• _TASK BRIEF_:
Show all lines of the entries in which the word "layout" is found.

§ §

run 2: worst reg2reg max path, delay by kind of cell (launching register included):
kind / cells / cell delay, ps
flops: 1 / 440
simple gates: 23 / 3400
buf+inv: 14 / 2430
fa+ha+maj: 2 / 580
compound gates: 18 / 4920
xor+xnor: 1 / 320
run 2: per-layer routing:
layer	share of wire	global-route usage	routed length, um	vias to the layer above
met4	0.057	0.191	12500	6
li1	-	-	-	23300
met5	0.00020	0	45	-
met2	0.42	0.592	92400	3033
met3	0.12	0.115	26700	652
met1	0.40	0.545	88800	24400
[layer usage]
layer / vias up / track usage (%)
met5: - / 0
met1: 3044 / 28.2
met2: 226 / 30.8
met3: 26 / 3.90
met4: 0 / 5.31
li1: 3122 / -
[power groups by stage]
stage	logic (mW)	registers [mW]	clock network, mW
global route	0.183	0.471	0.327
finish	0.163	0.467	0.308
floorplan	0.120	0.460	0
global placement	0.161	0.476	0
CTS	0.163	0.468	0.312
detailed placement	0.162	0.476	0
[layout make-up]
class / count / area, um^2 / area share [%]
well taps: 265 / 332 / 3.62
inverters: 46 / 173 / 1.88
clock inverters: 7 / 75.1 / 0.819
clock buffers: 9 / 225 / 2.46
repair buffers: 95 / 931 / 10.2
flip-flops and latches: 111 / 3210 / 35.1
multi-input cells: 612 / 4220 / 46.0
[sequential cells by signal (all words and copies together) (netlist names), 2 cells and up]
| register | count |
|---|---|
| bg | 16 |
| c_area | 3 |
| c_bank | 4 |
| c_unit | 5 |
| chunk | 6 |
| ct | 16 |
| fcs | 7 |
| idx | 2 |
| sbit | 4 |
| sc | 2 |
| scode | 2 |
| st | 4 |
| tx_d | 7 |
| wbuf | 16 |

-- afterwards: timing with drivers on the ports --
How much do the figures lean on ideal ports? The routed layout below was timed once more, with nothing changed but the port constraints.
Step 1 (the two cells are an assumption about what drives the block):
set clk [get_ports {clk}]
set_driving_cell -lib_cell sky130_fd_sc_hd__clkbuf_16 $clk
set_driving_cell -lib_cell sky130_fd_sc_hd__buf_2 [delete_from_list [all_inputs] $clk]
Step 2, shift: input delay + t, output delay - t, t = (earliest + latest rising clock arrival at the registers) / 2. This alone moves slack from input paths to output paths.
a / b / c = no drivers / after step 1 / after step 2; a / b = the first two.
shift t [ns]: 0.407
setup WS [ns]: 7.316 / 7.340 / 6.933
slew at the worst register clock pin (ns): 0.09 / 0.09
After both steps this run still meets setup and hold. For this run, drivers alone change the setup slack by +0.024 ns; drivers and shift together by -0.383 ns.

§ §

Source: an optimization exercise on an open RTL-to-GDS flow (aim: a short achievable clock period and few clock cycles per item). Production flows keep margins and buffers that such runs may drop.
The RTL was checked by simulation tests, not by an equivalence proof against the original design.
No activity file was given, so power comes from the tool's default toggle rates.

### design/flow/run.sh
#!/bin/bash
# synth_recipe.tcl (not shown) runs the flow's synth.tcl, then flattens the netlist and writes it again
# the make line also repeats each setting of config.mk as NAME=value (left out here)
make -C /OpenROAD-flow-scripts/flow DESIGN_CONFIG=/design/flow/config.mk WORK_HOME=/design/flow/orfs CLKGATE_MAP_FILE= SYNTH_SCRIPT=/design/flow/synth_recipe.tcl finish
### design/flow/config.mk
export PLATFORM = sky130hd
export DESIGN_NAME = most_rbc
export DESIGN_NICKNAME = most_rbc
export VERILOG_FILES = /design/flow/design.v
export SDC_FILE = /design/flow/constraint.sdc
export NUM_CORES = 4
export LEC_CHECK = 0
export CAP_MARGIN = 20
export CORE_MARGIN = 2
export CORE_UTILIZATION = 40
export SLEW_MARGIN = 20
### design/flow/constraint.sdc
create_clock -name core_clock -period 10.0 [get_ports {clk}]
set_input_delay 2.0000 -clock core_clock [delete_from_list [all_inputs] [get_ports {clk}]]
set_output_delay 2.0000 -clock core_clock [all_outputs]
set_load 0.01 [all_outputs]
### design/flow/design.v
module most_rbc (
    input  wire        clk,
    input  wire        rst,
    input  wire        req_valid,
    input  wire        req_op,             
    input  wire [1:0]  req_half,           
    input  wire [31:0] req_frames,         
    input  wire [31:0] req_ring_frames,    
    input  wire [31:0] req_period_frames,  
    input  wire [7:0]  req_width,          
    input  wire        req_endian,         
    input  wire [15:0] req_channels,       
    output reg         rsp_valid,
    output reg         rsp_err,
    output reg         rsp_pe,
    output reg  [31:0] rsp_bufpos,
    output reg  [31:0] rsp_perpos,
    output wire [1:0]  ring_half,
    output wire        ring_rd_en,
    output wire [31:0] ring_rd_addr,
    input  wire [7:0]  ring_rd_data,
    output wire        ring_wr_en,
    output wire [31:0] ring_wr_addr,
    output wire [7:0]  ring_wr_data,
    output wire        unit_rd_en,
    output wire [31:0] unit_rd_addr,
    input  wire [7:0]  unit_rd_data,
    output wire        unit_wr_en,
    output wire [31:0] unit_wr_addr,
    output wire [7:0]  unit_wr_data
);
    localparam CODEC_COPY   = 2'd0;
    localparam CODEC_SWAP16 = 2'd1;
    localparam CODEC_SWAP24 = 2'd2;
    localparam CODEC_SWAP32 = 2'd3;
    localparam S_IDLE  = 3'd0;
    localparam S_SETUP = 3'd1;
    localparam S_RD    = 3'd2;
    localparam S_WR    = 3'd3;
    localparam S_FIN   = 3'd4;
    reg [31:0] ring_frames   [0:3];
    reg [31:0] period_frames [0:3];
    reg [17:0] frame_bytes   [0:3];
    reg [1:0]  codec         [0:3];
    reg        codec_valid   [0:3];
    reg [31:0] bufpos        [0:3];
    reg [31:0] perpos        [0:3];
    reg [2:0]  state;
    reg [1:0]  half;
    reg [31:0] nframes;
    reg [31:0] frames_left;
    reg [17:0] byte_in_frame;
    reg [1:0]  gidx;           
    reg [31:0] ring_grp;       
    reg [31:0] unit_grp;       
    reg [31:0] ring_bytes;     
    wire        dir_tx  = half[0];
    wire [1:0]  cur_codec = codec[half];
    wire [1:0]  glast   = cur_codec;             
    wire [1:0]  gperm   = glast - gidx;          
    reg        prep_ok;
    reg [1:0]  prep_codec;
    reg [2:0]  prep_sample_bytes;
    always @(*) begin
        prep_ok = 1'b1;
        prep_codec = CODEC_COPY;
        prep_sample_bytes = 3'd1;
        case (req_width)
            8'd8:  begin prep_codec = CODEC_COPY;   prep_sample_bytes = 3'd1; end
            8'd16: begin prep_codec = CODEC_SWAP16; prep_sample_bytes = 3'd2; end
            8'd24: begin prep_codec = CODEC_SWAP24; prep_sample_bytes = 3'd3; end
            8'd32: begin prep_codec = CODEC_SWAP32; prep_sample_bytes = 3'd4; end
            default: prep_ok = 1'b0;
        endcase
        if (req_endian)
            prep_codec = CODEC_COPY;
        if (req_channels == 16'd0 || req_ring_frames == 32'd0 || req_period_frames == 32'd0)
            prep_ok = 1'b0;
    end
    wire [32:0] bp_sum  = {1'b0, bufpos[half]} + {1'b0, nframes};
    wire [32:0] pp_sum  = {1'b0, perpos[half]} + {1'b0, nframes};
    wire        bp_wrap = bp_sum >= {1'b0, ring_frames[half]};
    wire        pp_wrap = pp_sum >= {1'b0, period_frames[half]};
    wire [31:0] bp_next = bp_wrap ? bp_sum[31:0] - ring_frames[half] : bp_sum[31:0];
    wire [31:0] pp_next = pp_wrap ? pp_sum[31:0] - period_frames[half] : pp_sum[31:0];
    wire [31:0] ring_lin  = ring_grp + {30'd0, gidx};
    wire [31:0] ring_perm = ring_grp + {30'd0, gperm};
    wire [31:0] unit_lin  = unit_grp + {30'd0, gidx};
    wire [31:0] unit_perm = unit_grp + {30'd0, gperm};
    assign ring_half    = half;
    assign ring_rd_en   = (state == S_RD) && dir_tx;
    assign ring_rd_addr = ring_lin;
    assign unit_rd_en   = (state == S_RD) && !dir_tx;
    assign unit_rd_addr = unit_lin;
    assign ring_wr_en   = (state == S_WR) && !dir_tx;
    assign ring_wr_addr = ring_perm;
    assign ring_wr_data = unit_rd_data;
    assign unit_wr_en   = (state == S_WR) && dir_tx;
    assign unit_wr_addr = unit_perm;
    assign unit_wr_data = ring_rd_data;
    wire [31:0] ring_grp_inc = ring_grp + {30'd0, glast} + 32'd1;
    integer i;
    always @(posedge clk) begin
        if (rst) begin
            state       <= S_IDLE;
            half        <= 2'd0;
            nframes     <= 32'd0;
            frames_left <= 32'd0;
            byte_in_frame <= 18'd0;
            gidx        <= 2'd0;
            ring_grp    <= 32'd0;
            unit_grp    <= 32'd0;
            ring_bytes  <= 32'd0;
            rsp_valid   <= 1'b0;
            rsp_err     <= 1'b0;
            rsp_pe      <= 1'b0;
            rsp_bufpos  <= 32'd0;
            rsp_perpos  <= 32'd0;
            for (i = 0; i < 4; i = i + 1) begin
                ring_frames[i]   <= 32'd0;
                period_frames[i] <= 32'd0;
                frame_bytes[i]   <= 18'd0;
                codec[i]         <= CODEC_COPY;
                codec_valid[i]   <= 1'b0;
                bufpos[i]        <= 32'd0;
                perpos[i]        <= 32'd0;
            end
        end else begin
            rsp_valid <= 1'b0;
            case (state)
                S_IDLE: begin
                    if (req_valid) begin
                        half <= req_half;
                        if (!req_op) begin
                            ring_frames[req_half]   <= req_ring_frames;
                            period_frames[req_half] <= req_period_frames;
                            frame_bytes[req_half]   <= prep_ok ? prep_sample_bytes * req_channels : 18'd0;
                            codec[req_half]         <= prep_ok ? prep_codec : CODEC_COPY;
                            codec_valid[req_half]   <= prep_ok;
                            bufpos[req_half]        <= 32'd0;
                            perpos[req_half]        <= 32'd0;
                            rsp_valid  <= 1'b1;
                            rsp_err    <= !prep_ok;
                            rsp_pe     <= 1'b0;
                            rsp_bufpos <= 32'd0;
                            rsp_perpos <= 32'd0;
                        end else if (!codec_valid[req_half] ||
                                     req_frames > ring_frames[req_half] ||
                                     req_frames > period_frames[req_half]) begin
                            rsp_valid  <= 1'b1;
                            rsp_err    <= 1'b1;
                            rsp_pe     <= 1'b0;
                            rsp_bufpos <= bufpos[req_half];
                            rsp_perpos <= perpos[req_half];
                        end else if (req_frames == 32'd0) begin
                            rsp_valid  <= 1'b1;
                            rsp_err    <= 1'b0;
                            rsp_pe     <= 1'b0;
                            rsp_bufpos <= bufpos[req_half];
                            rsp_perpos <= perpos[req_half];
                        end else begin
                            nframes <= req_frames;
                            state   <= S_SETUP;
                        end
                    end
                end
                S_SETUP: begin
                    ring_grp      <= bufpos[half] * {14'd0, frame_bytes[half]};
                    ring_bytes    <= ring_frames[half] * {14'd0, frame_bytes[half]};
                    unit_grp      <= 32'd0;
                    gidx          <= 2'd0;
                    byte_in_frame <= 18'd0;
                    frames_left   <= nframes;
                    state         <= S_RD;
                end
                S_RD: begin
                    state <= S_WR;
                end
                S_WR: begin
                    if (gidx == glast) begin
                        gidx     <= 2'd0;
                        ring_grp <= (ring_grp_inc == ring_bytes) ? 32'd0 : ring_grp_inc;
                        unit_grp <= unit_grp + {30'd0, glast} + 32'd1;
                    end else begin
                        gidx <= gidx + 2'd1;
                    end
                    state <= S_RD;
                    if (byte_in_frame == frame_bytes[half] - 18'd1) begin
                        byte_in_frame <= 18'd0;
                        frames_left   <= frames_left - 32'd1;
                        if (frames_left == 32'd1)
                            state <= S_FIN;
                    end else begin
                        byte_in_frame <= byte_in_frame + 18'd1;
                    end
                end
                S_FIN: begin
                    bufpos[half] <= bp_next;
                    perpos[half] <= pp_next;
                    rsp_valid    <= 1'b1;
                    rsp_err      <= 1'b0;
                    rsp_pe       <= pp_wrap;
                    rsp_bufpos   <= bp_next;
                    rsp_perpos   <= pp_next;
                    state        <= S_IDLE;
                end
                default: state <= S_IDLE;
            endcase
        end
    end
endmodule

§ §

• _ANSWER TO THIS EXERCISE_:
[layout make-up]
How much do the figures lean on ideal ports? The routed layout below was timed once more, with nothing changed but the port constraints.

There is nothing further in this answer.